◆ **THE RECORDS**
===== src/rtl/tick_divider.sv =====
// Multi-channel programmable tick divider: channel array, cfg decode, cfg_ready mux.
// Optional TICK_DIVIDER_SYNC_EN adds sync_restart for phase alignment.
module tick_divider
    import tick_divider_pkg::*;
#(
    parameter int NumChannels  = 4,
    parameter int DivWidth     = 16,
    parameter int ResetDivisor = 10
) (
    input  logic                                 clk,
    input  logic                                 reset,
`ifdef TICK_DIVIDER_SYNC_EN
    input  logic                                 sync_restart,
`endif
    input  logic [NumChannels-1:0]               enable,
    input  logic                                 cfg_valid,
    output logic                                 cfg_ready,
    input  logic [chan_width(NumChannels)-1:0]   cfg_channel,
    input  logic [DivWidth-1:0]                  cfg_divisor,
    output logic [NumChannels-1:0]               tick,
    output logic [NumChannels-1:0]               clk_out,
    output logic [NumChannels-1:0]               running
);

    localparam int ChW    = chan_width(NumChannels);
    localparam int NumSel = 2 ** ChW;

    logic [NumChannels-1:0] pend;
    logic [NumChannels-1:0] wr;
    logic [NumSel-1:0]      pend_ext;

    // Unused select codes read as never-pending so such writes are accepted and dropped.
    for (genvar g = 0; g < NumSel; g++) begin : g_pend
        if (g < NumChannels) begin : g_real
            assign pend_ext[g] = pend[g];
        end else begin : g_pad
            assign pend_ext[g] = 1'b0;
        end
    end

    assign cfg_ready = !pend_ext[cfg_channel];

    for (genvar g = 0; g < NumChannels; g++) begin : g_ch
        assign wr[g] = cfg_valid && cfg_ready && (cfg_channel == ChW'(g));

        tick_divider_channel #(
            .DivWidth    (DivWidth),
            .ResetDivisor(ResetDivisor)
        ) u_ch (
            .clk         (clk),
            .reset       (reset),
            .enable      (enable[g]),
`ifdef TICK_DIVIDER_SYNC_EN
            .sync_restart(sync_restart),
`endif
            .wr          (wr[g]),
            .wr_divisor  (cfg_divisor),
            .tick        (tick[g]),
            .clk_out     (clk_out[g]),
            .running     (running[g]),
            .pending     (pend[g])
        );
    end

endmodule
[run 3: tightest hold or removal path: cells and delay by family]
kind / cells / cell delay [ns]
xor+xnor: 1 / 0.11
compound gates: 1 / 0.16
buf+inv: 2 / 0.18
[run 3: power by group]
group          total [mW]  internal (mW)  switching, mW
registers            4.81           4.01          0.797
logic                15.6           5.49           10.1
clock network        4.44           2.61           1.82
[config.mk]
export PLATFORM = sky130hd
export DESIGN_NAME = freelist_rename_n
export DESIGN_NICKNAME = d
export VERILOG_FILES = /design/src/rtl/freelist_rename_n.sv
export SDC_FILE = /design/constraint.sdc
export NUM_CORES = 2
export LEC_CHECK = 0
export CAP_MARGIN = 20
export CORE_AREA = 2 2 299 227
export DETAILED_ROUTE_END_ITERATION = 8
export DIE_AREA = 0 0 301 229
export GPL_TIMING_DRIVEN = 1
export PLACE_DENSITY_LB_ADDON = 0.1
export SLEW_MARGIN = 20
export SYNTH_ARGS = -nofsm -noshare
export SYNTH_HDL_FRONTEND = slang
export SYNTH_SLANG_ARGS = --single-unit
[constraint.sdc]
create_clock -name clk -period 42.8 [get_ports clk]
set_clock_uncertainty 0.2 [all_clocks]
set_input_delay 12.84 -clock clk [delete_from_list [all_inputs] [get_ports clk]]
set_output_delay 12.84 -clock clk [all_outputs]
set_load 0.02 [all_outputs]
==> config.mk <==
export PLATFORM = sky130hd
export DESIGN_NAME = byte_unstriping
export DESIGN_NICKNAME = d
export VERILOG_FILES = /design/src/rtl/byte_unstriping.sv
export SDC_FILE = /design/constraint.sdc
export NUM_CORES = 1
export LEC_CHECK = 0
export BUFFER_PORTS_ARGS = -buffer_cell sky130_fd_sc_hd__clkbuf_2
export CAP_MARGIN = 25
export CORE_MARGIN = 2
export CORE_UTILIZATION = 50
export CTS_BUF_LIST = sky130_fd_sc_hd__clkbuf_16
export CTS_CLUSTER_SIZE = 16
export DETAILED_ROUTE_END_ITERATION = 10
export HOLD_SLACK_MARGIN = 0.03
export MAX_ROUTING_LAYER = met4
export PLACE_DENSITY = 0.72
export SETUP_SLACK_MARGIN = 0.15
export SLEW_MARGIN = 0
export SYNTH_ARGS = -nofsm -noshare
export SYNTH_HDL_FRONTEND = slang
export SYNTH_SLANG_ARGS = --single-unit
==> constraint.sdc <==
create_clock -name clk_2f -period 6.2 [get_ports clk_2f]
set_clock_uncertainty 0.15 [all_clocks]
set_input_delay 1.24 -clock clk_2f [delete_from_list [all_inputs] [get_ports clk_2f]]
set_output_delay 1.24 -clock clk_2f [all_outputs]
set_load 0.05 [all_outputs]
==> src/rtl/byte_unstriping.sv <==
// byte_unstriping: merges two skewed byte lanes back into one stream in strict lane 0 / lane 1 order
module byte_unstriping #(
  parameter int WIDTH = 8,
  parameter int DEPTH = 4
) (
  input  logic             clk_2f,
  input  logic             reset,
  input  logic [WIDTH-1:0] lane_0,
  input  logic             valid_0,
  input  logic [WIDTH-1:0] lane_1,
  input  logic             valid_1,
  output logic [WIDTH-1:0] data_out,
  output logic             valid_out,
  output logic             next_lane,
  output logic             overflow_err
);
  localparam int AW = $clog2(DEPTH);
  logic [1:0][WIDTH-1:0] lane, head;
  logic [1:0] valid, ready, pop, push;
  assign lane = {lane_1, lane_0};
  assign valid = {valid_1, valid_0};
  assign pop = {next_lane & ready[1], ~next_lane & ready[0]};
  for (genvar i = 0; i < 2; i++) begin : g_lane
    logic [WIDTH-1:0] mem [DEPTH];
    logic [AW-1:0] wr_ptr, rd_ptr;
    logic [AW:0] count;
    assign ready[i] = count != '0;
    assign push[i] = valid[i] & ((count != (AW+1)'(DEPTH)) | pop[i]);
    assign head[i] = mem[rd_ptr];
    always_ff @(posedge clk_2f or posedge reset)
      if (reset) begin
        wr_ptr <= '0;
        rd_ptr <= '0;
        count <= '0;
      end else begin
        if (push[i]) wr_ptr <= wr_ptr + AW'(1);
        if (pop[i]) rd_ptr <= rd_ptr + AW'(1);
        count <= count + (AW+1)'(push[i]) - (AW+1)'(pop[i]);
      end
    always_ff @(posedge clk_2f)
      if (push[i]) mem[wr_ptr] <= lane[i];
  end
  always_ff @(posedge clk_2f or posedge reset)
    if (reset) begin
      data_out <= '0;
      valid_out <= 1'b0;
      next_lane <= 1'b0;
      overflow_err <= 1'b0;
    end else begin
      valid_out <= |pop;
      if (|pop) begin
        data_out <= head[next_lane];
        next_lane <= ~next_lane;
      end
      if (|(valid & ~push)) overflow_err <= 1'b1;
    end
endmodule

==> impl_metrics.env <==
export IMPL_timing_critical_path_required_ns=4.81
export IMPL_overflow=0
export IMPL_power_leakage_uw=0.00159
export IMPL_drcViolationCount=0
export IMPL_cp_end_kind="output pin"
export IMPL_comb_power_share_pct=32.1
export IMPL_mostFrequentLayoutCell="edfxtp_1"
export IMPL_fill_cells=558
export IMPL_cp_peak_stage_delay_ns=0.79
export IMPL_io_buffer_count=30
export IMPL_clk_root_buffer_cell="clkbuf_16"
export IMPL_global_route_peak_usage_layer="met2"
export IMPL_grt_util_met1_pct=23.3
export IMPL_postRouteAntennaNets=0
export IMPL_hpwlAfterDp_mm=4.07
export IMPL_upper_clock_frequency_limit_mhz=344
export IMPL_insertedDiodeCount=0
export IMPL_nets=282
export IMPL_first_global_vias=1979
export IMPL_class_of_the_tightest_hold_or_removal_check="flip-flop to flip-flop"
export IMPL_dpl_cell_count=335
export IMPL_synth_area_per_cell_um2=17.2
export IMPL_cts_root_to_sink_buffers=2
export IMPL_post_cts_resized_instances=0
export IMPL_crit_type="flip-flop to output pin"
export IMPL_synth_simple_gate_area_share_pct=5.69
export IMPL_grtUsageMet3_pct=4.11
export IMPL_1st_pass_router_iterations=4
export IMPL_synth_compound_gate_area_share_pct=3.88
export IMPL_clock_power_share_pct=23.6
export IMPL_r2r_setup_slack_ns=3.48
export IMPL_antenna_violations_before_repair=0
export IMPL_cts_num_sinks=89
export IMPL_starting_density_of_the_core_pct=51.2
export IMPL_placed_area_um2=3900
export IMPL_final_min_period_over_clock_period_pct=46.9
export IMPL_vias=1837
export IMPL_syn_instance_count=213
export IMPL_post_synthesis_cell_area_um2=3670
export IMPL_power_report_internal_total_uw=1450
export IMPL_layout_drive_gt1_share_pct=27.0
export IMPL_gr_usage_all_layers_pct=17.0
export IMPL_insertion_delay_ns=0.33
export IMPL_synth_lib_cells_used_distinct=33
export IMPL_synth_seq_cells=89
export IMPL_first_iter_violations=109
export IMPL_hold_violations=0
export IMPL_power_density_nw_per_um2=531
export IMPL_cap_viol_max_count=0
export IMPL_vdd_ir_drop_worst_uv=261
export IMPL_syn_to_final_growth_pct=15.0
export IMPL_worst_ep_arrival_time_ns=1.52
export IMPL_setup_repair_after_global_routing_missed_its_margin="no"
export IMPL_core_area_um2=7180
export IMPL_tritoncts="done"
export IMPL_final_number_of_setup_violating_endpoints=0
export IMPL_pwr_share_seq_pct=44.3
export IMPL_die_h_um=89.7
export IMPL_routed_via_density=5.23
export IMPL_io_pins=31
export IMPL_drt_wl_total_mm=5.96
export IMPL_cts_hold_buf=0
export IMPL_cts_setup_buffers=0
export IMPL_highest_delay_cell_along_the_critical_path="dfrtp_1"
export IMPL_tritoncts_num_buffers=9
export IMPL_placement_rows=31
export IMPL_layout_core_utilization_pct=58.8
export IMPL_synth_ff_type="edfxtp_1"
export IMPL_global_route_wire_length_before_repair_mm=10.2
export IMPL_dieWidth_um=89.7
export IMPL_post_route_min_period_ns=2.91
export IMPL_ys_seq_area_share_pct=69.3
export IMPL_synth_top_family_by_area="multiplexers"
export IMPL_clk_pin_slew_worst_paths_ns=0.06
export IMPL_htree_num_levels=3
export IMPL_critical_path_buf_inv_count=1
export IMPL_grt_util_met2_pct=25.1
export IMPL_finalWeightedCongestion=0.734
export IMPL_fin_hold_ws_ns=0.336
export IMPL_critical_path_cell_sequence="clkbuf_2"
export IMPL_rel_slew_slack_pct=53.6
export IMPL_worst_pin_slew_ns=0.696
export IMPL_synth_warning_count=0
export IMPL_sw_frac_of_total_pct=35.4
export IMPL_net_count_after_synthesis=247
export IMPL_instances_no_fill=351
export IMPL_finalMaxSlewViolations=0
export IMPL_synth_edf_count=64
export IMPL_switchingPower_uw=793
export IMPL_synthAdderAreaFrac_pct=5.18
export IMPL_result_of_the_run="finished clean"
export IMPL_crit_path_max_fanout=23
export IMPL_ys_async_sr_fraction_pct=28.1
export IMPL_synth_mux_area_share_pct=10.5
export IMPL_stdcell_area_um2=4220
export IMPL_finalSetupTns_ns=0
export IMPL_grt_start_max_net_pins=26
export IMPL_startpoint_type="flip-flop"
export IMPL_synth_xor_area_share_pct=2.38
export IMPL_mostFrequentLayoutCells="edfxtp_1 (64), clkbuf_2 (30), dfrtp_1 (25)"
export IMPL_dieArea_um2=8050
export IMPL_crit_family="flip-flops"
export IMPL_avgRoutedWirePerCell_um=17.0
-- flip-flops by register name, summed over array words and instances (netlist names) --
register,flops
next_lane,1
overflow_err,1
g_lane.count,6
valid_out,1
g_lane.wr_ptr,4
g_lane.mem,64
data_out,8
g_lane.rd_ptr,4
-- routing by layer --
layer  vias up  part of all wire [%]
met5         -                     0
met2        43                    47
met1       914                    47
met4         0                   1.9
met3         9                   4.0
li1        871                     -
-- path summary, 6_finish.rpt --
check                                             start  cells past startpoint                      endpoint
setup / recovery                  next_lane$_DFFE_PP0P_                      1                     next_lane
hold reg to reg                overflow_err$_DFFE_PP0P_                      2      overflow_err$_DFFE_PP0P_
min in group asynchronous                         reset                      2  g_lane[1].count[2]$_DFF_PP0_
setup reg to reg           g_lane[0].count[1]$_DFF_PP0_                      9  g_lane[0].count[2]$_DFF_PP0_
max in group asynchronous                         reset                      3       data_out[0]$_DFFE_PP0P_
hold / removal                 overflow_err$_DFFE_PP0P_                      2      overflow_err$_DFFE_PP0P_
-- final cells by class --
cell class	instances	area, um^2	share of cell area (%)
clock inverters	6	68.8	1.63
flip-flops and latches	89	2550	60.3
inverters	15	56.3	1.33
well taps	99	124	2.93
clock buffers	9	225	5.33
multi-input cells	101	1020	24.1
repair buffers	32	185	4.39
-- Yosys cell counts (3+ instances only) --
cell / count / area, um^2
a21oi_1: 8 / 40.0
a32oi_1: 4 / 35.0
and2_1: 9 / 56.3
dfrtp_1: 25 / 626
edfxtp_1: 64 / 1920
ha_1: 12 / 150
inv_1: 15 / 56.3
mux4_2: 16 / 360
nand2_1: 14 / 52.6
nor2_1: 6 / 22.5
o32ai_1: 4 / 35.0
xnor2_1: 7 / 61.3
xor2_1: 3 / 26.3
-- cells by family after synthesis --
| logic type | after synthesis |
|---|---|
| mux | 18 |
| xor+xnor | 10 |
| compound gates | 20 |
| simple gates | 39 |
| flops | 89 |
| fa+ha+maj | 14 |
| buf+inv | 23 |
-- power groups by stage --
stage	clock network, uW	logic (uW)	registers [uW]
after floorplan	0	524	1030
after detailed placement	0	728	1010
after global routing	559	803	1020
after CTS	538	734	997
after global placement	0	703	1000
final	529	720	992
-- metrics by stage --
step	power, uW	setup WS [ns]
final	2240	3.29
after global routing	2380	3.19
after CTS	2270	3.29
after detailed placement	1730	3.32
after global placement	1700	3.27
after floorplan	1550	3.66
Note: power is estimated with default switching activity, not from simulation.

◆ **PROBLEM REQUIREMENTS**
Please return the lines above that run from the line containing "ha_1: 12 / 150" to the line containing "buf+inv | 23 |", inclusive, exactly and with no other lines.

◆ **EXERCISE RESPONSE**
ha_1: 12 / 150
inv_1: 15 / 56.3
mux4_2: 16 / 360
nand2_1: 14 / 52.6
nor2_1: 6 / 22.5
o32ai_1: 4 / 35.0
xnor2_1: 7 / 61.3
xor2_1: 3 / 26.3
-- cells by family after synthesis --
| logic type | after synthesis |
|---|---|
| mux | 18 |
| xor+xnor | 10 |
| compound gates | 20 |
| simple gates | 39 |
| flops | 89 |
| fa+ha+maj | 14 |
| buf+inv | 23 |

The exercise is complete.